Occorre dare spazio a elementi nuovi, alla sorpresa, all’imprevedibile. Sono prioritari
l’atteggiamento di ascolto, la pazienza, l’attesa, anche il silenzio. Se questi in partenza non
producono grandi effetti bisogna sapersi accontentare e continuare a stimolare: all’inizio le storie
saranno di 6-7 secondi, poi di 10, via via si amplieranno in durata e varietà di situazioni.
La didattica e la storia narrata o letta costituiscono un matrimonio che facilmente può trasformarsi
in un divorzio. Se la storia è finalizzata a un apprendimento tecnico viene facilmente uccisa. Molte
buone storie vengono sprecate perché vengono utilizzate per far leggere o per esercitare,
sintetizzare, riassumere, fare prove di comprensione. Invece per produrre interesse e piacere ci
vuole ascolto, attenzione, dimostrare e suscitare passione. È un mestiere e un’arte, non a caso ha
radici profonde e antiche, sapienziali. La scuola purtroppo è ossessionata da quello che vuole
ottenere, così da raggiungere il risultato di vanificare e sterilizzare gli strumenti che impiega.

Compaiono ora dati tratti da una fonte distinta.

--- config.mk ---
export PLATFORM = sky130hd
export DESIGN_NAME = ebtc_top
export DESIGN_NICKNAME = d
export VERILOG_FILES = /design/src/rtl/ebtc_tick.v /design/src/rtl/ebtc_wave.v /design/src/rtl/ebtc_top.v
export VERILOG_INCLUDE_DIRS = /design/src /design/src/inc
export SDC_FILE = /design/constraint.sdc
export NUM_CORES = 1
export LEC_CHECK = 0
export BUFFER_PORTS_ARGS = -buffer_cell sky130_fd_sc_hd__buf_2
export CAP_MARGIN = 10
export CORE_MARGIN = 10
export CORE_UTILIZATION = 48
export CTS_CLUSTER_DIAMETER = 40
export CTS_CLUSTER_SIZE = 28
export DETAILED_ROUTE_END_ITERATION = 8
export PLACE_DENSITY = 0.75
export SETUP_SLACK_MARGIN = 0.2
export SYNTH_ARGS = -nofsm -noshare
export SYNTH_HDL_FRONTEND = slang
export SYNTH_HIERARCHICAL = 1
export SYNTH_SLANG_ARGS = --single-unit
export TNS_END_PERCENT = 100
--- constraint.sdc ---
create_clock -name hclk -period 4.4 [get_ports hclk]
set_clock_uncertainty 0.15 [all_clocks]
set_input_delay 0 -clock hclk [delete_from_list [all_inputs] [get_ports hclk]]
set_output_delay 0 -clock hclk [all_outputs]
set_load 0.05 [all_outputs]
--- src/inc/ebtc_defines.vh ---
`ifndef EBTC_DEFINES_VH
`define EBTC_DEFINES_VH

// ********************************************************************
// Register byte offsets
// ********************************************************************
`define EBTC_OFS_CTRL_A 8'h00
`define EBTC_OFS_CTRL 8'h04
`define EBTC_OFS_COUNT 8'h08
`define EBTC_OFS_CMP_A 8'h0C
`define EBTC_OFS_FLAG 8'h10
`define EBTC_OFS_MASK 8'h14

// ********************************************************************
// Field positions
// ********************************************************************
`define EBTC_A_WGM_LSB 0
`define EBTC_A_COM_LSB 4
`define EBTC_A_FOC_BIT 7
`define EBTC_C_CS_LSB 0
`define EBTC_C_AS_BIT 3
`define EBTC_F_OVF_BIT 0
`define EBTC_F_CMP_BIT 1

// ********************************************************************
// Reset values and extreme counts
// ********************************************************************
`define EBTC_RST_BYTE 8'h00
`define EBTC_MAX 8'hFF
`define EBTC_BOTTOM 8'h00
`define EBTC_ONE 8'h01

// ********************************************************************
// Waveform modes and compare output actions
// ********************************************************************
`define EBTC_MODE_NORMAL 2'h0
`define EBTC_MODE_PHASE 2'h1
`define EBTC_MODE_CLR 2'h2
`define EBTC_MODE_FAST 2'h3
`define EBTC_ACT_NONE 2'h0
`define EBTC_ACT_TOGGLE 2'h1
`define EBTC_ACT_CLEAR 2'h2
`define EBTC_ACT_SET 2'h3

// ********************************************************************
// Prescaler terminal masks
// ********************************************************************
`define EBTC_PRE_W 10
`define EBTC_DIV1_MASK 10'h000
`define EBTC_DIV8_MASK 10'h007
`define EBTC_DIV32_MASK 10'h01F
`define EBTC_DIV64_MASK 10'h03F
`define EBTC_DIV128_MASK 10'h07F
`define EBTC_DIV256_MASK 10'h0FF
`define EBTC_DIV1024_MASK 10'h3FF

`endif

--- src/rtl/ebtc_tick.v ---
`timescale 1ns/1ns
`include "ebtc_defines.vh"

module ebtc_tick
(
   input wire hclk,                   // System clock
   input wire hresetn,                // Async reset, active low
   input wire [2:0] clock_source_select, // Prescale select, 0 stops
   input wire async_clock_select,     // 1 counts crystal edges
   input wire crystal_in_pin,         // Crystal input
   output reg timer_tick,             // One-cycle timer tick
   output reg crystal_out_pin         // Oscillator feedback
);

   reg xtal_meta;
   reg xtal_sync;
   reg xtal_prev;
   reg [`EBTC_PRE_W-1:0] prescale;
   wire src_edge;
   wire [`EBTC_PRE_W-1:0] div_mask;

   function [`EBTC_PRE_W-1:0] ebtc_div_mask;
      input [2:0] sel;
      begin
         case (sel)
            3'h2: ebtc_div_mask = `EBTC_DIV8_MASK;
            3'h3: ebtc_div_mask = `EBTC_DIV32_MASK;
            3'h4: ebtc_div_mask = `EBTC_DIV64_MASK;
            3'h5: ebtc_div_mask = `EBTC_DIV128_MASK;
            3'h6: ebtc_div_mask = `EBTC_DIV256_MASK;
            3'h7: ebtc_div_mask = `EBTC_DIV1024_MASK;
            default: ebtc_div_mask = `EBTC_DIV1_MASK;
         endcase
      end
   endfunction

   assign div_mask = ebtc_div_mask(clock_source_select);
   // Crystal edges are brought into the bus clock, so flags and CPU
   // updates all happen in one domain
   assign src_edge = async_clock_select ?
                     (xtal_sync & ~xtal_prev) : 1'b1;

   always @(posedge hclk or negedge hresetn)
   begin
      if (!hresetn)
      begin
         xtal_meta <= 1'b0;
         xtal_sync <= 1'b0;
         xtal_prev <= 1'b0;
         crystal_out_pin <= 1'b0;
         prescale <= {`EBTC_PRE_W{1'b0}};
         timer_tick <= 1'b0;
      end
      else
      begin
         xtal_meta <= crystal_in_pin;
         xtal_sync <= xtal_meta;
         xtal_prev <= xtal_sync;
         crystal_out_pin <= ~xtal_sync;
         if (clock_source_select == 3'h0)
         begin
            prescale <= {`EBTC_PRE_W{1'b0}};
            timer_tick <= 1'b0;
         end
         else if (src_edge)
         begin
            prescale <= prescale + {{(`EBTC_PRE_W-1){1'b0}}, 1'b1};
            timer_tick <= ((prescale & div_mask) == div_mask);
         end
         else
         begin
            timer_tick <= 1'b0;
         end
      end
   end

endmodule // ebtc_tick

--- src/rtl/ebtc_wave.v ---
`timescale 1ns/1ns
`include "ebtc_defines.vh"

module ebtc_wave
(
   input wire hclk,                  // System clock
   input wire hresetn,               // Async reset, active low
   input wire [1:0] mode,            // Waveform mode
   input wire [1:0] action,          // Compare output action
   input wire match_ev,              // Unblocked match on a tick
   input wire force_ev,              // Forced compare pulse
   input wire wrap_ev,               // Tick moving MAX to BOTTOM
   input wire count_down,            // Counter direction
   input wire at_max,                // Counter equals MAX
   input wire at_bottom,             // Counter equals BOTTOM
   output reg compare_output         // Compare output state
);

   reg pc_level;

   // Extreme values pin the phase correct level so MAX gives steady
   // high and BOTTOM steady low in non-inverting use
   always @*
   begin
      pc_level = count_down;
      if (at_max)
         pc_level = 1'b1;
      else if (at_bottom)
         pc_level = 1'b0;
   end

   always @(posedge hclk or negedge hresetn)
   begin
      if (!hresetn)
         compare_output <= 1'b0;
      else if (force_ev || ((mode == `EBTC_MODE_NORMAL ||
               mode == `EBTC_MODE_CLR) && match_ev))
      begin
         case (action)
            `EBTC_ACT_TOGGLE: compare_output <= ~compare_output;
            `EBTC_ACT_CLEAR: compare_output <= 1'b0;
            `EBTC_ACT_SET: compare_output <= 1'b1;
            default: compare_output <= compare_output;
         endcase
      end
      else if (mode == `EBTC_MODE_FAST)
      begin
         // Bottom wins over a coincident match: MAX compare stays set with the clear action, clear with the set action
         if (wrap_ev && action == `EBTC_ACT_CLEAR)
            compare_output <= 1'b1;
         else if (wrap_ev && action == `EBTC_ACT_SET)
            compare_output <= 1'b0;
         else if (match_ev && action == `EBTC_ACT_CLEAR)
            compare_output <= 1'b0;
         else if (match_ev && action == `EBTC_ACT_SET)
            compare_output <= 1'b1;
      end
      else if (mode == `EBTC_MODE_PHASE && match_ev)
      begin
         if (action == `EBTC_ACT_CLEAR)
            compare_output <= pc_level;
         else if (action == `EBTC_ACT_SET)
            compare_output <= ~pc_level;
      end
   end

endmodule // ebtc_wave

--- src/rtl/ebtc_top.v ---
// The register offsets and the AHB-Lite interface to the registers were chosen for this implementation.
`timescale 1ns/1ns
`include "ebtc_defines.vh"

module ebtc_top
(
   input wire hclk,              // Bus and timer clock
   input wire hresetn,           // Async reset, active low
   input wire hsel,              // AHB slave select
   input wire [31:0] haddr,      // AHB address
   input wire [1:0] htrans,      // AHB transfer type
   input wire hwrite,            // AHB write
   input wire [2:0] hsize,       // AHB size, words only
   input wire [31:0] hwdata,     // AHB write data
   input wire hready,            // AHB bus ready
   output reg hreadyout,         // AHB slave ready
   output reg hresp,             // AHB response, always OKAY
   output reg [31:0] hrdata,     // AHB read data
   input wire crystal_in_pin,    // Crystal input
   output wire crystal_out_pin,  // Crystal feedback, from flop
   input wire irq_ack_ovf,       // Overflow interrupt serviced
   input wire irq_ack_cmp,       // Compare interrupt serviced
   output reg ovf_irq,           // Overflow interrupt request
   output reg cmp_irq,           // Compare interrupt request
   output wire compare_output    // Compare output, from flop
);

   // ******************************************************************
   // Registers
   // ******************************************************************
   reg [1:0] waveform_mode_select;
   reg [1:0] compare_output_action;
   reg [2:0] clock_source_select;
   reg async_clock_select;
   reg [7:0] timer_count_value;
   reg [7:0] compare_value_a;
   reg [7:0] compare_buffer;
   reg overflow_flag;
   reg compare_match_flag_a;
   reg overflow_irq_enable;
   reg compare_irq_enable_a;
   reg count_down;
   reg match_block;
   reg force_compare_strobe;
   reg wr_pend;
   reg rd_pend;
   reg [7:0] addr_q;

   reg [7:0] next_count;
   reg next_down;
   reg count_clear;
   reg ovf_cond;
   reg [31:0] read_mux;

   wire timer_tick;
   wire take;
   wire wr_ctrl_a;
   wire wr_ctrl;
   wire wr_count;
   wire wr_cmp;
   wire wr_flag;
   wire wr_mask;
   wire pwm;
   wire at_max;
   wire at_bottom;
   wire [7:0] top_value;
   wire at_top;
   wire match;
   wire step;
   wire match_ev;
   wire wrap_ev;
   wire ovf_set;
   wire ovf_clr;
   wire cmp_clr;

   function ebtc_hit;
      input [7:0] addr;
      input [7:0] ofs;
      begin
         ebtc_hit = (addr == ofs);
      end
   endfunction

   function ebtc_is_pwm;
      input [1:0] mode;
      begin
         ebtc_is_pwm = (mode == `EBTC_MODE_PHASE) ||
                       (mode == `EBTC_MODE_FAST);
      end
   endfunction

   // ******************************************************************
   // AHB-Lite slave
   // ******************************************************************
   assign take = hsel & hready & htrans[1];
   assign wr_ctrl_a = wr_pend & ebtc_hit(addr_q, `EBTC_OFS_CTRL_A);
   assign wr_ctrl = wr_pend & ebtc_hit(addr_q, `EBTC_OFS_CTRL);
   assign wr_count = wr_pend & ebtc_hit(addr_q, `EBTC_OFS_COUNT);
   assign wr_cmp = wr_pend & ebtc_hit(addr_q, `EBTC_OFS_CMP_A);
   assign wr_flag = wr_pend & ebtc_hit(addr_q, `EBTC_OFS_FLAG);
   assign wr_mask = wr_pend & ebtc_hit(addr_q, `EBTC_OFS_MASK);

   // Reads take one wait state so the data reflect any write that
   // completed in the cycle just before
   always @(posedge hclk or negedge hresetn)
   begin
      if (!hresetn)
      begin
         wr_pend <= 1'b0;
         rd_pend <= 1'b0;
         addr_q <= 8'h00;
         hreadyout <= 1'b1;
         hresp <= 1'b0;
         hrdata <= 32'h00000000;
      end
      else
      begin
         wr_pend <= take & hwrite;
         rd_pend <= take & ~hwrite;
         hreadyout <= ~(take & ~hwrite);
         hresp <= 1'b0;
         if (take)
            addr_q <= haddr[7:0];
         if (rd_pend)
            hrdata <= read_mux;
      end
   end

   always @*
   begin
      read_mux = 32'h00000000;
      case (addr_q)
         `EBTC_OFS_CTRL_A:
         begin
            read_mux[`EBTC_A_WGM_LSB +: 2] = waveform_mode_select;
            read_mux[`EBTC_A_COM_LSB +: 2] = compare_output_action;
         end
         `EBTC_OFS_CTRL:
         begin
            read_mux[`EBTC_C_CS_LSB +: 3] = clock_source_select;
            read_mux[`EBTC_C_AS_BIT] = async_clock_select;
         end
         `EBTC_OFS_COUNT:
            read_mux[7:0] = timer_count_value;
         `EBTC_OFS_CMP_A:
            read_mux[7:0] = pwm ? compare_buffer :
                            compare_value_a;
         `EBTC_OFS_FLAG:
         begin
            read_mux[`EBTC_F_OVF_BIT] = overflow_flag;
            read_mux[`EBTC_F_CMP_BIT] = compare_match_flag_a;
         end
         `EBTC_OFS_MASK:
         begin
            read_mux[`EBTC_F_OVF_BIT] = overflow_irq_enable;
            read_mux[`EBTC_F_CMP_BIT] = compare_irq_enable_a;
         end
         default:
            read_mux = 32'h00000000;
      endcase
   end

   // ******************************************************************
   // Control and mask registers
   // ******************************************************************
   always @(posedge hclk or negedge hresetn)
   begin
      if (!hresetn)
      begin
         waveform_mode_select <= 2'h0;
         compare_output_action <= 2'h0;
         clock_source_select <= 3'h0;
         async_clock_select <= 1'b0;
         overflow_irq_enable <= 1'b0;
         compare_irq_enable_a <= 1'b0;
         force_compare_strobe <= 1'b0;
      end
      else
      begin
         // Strobe reads as zero; only non-PWM modes accept it
         force_compare_strobe <= wr_ctrl_a & hwdata[`EBTC_A_FOC_BIT] &
            ~ebtc_is_pwm(hwdata[`EBTC_A_WGM_LSB +: 2]);
         if (wr_ctrl_a)
         begin
            waveform_mode_select <=
               hwdata[`EBTC_A_WGM_LSB +: 2];
            compare_output_action <= hwdata[`EBTC_A_COM_LSB +: 2];
         end
         if (wr_ctrl)
         begin
            clock_source_select <= hwdata[`EBTC_C_CS_LSB +: 3];
            async_clock_select <= hwdata[`EBTC_C_AS_BIT];
         end
         if (wr_mask)
         begin
            overflow_irq_enable <= hwdata[`EBTC_F_OVF_BIT];
            compare_irq_enable_a <= hwdata[`EBTC_F_CMP_BIT];
         end
      end
   end

   // ******************************************************************
   // Tick source
   // ******************************************************************
   ebtc_tick u_tick
   (
      .hclk(hclk),
      .hresetn(hresetn),
      .clock_source_select(clock_source_select),
      .async_clock_select(async_clock_select),
      .crystal_in_pin(crystal_in_pin),
      .timer_tick(timer_tick),
      .crystal_out_pin(crystal_out_pin)
   );

   // ******************************************************************
   // Counter unit
   // ******************************************************************
   assign pwm = ebtc_is_pwm(waveform_mode_select);
   assign at_max = (timer_count_value == `EBTC_MAX);
   assign at_bottom = (timer_count_value == `EBTC_BOTTOM);
   assign top_value = (waveform_mode_select == `EBTC_MODE_CLR) ?
                      compare_value_a : `EBTC_MAX;
   assign at_top = (timer_count_value == top_value);
   assign step = timer_tick & ~wr_count;

   always @*
   begin
      next_count = timer_count_value + `EBTC_ONE;
      next_down = 1'b0;
      count_clear = 1'b0;
      ovf_cond = at_max;
      case (waveform_mode_select)
         `EBTC_MODE_NORMAL:
            next_count = timer_count_value + `EBTC_ONE;
         `EBTC_MODE_CLR:
         begin
            count_clear = at_top;
            if (count_clear)
               next_count = `EBTC_BOTTOM;
         end
         `EBTC_MODE_PHASE:
         begin
            // Dual slope: turn at MAX, overflow on reaching BOTTOM
            ovf_cond = count_down &&
                       (timer_count_value == `EBTC_ONE);
            if (!count_down && at_max)
            begin
               next_down = 1'b1;
               next_count = timer_count_value - `EBTC_ONE;
            end
            else if (count_down && !at_bottom)
            begin
               next_down = 1'b1;
               next_count = timer_count_value - `EBTC_ONE;
            end
         end
         default:
            next_count = timer_count_value + `EBTC_ONE;
      endcase
   end

   always @(posedge hclk or negedge hresetn)
   begin
      if (!hresetn)
      begin
         timer_count_value <= `EBTC_RST_BYTE;
         count_down <= 1'b0;
         match_block <= 1'b0;
      end
      else if (wr_count)
      begin
         timer_count_value <= hwdata[7:0];
         match_block <= 1'b1;
      end
      else if (timer_tick)
      begin
         timer_count_value <= next_count;
         count_down <= next_down;
         match_block <= 1'b0;
      end
   end

   // ******************************************************************
   // Compare unit
   // ******************************************************************
   assign match = (timer_count_value == compare_value_a);
   assign match_ev = step & match & ~match_block;
   assign wrap_ev = step & at_max &
                    (waveform_mode_select == `EBTC_MODE_FAST);

   // A PWM period never sees a half-updated compare value
   always @(posedge hclk or negedge hresetn)
   begin
      if (!hresetn)
      begin
         compare_value_a <= `EBTC_RST_BYTE;
         compare_buffer <= `EBTC_RST_BYTE;
      end
      else
      begin
         if (wr_cmp)
            compare_buffer <= hwdata[7:0];
         if (wr_cmp && !pwm)
            compare_value_a <= hwdata[7:0];
         else if (pwm && step && at_max)
            compare_value_a <= compare_buffer;
      end
   end

   // ******************************************************************
   // Flags and interrupt requests
   // ******************************************************************
   assign ovf_set = step & ovf_cond;
   assign ovf_clr = irq_ack_ovf |
                    (wr_flag & hwdata[`EBTC_F_OVF_BIT]);
   assign cmp_clr = irq_ack_cmp |
                    (wr_flag & hwdata[`EBTC_F_CMP_BIT]);

   // A set arriving with a clear is kept
   always @(posedge hclk or negedge hresetn)
   begin
      if (!hresetn)
      begin
         overflow_flag <= 1'b0;
         compare_match_flag_a <= 1'b0;
         ovf_irq <= 1'b0;
         cmp_irq <= 1'b0;
      end
      else
      begin
         overflow_flag <= ovf_set | (overflow_flag & ~ovf_clr);
         // Forced compares never reach this flag
         compare_match_flag_a <= match_ev |
            (compare_match_flag_a & ~cmp_clr);
         ovf_irq <= overflow_flag & overflow_irq_enable;
         cmp_irq <= compare_match_flag_a &
                    compare_irq_enable_a;
      end
   end

   // ******************************************************************
   // Waveform generator
   // ******************************************************************
   ebtc_wave u_wave
   (
      .hclk(hclk),
      .hresetn(hresetn),
      .mode(waveform_mode_select),
      .action(compare_output_action),
      .match_ev(match_ev),
      .force_ev(force_compare_strobe),
      .wrap_ev(wrap_ev),
      .count_down(count_down),
      .at_max(at_max),
      .at_bottom(at_bottom),
      .compare_output(compare_output)
   );

endmodule // ebtc_top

È un progetto di scuola che deve vedere parallelamente un’alleanza con le famiglie.
Auspico la costituzione di movimenti di genitori che raccomandino come urgenza la necessità di un
avvicinamento ai bambini, oggi ipernutriti in tutti i sensi ma non considerati interlocutori attendibili.

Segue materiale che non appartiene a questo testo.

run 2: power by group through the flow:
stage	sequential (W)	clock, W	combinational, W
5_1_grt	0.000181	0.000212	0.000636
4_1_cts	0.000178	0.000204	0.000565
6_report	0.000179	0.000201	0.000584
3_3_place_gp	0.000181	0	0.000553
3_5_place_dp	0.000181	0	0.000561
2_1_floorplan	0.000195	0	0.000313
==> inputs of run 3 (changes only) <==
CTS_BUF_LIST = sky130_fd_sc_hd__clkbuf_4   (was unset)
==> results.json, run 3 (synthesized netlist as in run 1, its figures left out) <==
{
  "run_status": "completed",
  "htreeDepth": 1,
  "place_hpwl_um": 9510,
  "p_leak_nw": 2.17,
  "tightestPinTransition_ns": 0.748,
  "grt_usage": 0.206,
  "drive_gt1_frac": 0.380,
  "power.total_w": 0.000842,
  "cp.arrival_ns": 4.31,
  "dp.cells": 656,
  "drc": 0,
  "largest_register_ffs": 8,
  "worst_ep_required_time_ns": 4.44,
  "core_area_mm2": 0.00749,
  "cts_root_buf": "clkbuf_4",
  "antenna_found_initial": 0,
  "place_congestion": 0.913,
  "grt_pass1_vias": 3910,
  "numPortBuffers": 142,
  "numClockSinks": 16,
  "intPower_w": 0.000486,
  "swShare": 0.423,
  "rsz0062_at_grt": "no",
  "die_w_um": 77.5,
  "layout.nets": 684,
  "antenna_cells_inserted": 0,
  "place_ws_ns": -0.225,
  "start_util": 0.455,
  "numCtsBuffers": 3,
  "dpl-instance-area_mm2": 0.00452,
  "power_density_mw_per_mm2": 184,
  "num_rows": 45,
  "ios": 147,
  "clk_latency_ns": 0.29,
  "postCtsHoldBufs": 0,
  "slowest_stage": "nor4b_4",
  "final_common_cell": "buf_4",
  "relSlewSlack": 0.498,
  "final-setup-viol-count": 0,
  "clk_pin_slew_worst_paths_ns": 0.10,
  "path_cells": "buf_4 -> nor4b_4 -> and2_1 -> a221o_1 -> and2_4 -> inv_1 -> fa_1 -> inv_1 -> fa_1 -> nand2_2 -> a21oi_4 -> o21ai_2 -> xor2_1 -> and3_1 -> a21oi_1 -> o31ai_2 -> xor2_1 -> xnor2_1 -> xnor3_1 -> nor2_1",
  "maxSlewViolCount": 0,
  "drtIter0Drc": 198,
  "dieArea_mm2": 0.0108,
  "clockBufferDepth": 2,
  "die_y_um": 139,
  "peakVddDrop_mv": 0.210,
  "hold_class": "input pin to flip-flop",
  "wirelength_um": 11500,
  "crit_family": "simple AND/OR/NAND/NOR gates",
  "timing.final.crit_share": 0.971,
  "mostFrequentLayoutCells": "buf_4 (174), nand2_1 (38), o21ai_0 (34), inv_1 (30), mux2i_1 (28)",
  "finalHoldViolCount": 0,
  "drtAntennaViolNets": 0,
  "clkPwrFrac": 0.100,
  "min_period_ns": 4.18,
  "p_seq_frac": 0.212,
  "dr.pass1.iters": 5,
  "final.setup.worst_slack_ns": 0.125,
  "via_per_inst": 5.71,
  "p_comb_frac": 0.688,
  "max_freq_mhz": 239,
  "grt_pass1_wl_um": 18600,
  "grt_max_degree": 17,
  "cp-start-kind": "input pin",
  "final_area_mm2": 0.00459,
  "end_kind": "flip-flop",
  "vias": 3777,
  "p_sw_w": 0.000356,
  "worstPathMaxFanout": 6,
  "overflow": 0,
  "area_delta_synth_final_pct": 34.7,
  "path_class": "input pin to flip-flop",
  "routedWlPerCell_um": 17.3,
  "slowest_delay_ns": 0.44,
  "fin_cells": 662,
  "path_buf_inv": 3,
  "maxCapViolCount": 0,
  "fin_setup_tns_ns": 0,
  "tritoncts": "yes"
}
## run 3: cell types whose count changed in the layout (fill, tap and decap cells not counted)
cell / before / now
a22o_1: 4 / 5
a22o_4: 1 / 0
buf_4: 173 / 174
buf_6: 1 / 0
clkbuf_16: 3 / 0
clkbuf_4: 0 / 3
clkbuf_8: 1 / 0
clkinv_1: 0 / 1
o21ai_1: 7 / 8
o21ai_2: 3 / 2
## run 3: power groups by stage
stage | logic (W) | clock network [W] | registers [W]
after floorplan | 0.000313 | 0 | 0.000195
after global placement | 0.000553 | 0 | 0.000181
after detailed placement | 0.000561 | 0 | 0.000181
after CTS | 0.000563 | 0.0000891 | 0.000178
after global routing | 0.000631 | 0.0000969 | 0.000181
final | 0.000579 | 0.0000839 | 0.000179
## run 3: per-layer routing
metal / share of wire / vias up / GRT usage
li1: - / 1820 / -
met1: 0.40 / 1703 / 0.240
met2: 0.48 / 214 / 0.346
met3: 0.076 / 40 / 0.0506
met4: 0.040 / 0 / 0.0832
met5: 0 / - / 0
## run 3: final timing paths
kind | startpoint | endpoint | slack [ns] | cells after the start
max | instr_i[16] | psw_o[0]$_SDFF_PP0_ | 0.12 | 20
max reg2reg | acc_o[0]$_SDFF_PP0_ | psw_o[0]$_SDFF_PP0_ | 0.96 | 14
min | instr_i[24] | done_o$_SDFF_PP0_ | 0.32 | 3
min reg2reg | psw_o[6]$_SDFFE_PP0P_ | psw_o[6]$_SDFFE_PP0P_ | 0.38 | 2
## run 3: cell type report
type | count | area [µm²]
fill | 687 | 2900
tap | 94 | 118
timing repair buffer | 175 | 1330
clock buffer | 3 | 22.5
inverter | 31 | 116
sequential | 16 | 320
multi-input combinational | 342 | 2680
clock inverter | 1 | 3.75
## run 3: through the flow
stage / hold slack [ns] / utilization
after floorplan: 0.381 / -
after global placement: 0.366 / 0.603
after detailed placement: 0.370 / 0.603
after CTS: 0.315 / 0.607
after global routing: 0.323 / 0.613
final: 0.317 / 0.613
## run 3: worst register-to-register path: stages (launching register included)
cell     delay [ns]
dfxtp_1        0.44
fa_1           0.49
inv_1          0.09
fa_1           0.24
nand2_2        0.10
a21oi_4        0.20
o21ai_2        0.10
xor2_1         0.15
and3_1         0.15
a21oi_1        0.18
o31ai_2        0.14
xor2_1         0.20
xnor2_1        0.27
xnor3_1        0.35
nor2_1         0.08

I bambini sono oggetto di una preconizzazione e uno snaturamento, mentre hanno bisogno di cura
della relazione e di stimoli (non risposte) alla creatività, di un avvicinamento profondo contro
l’attuale, sottile istituzionalizzazione della disumanizzazione (potremmo dire “deinfantilizzazione”?).
Ci pare di poter concludere con le belle parole che Vinicio Ongini, nella prefazione al libro di
Teresa rivolge al “signor ministro della pubblica istruzione”:
Se fossi il ministro della pubblica istruzione, anzi il signor ministro, chiederei alla
commissione di esperti di mettere nei nuovi programmi (le famose Indicazioni per
la scuola), l’obiettivo prioritario che si pone Teresa Flores in questo libro:
“insegnare agli alunni e alle alunne a raccontare storie”.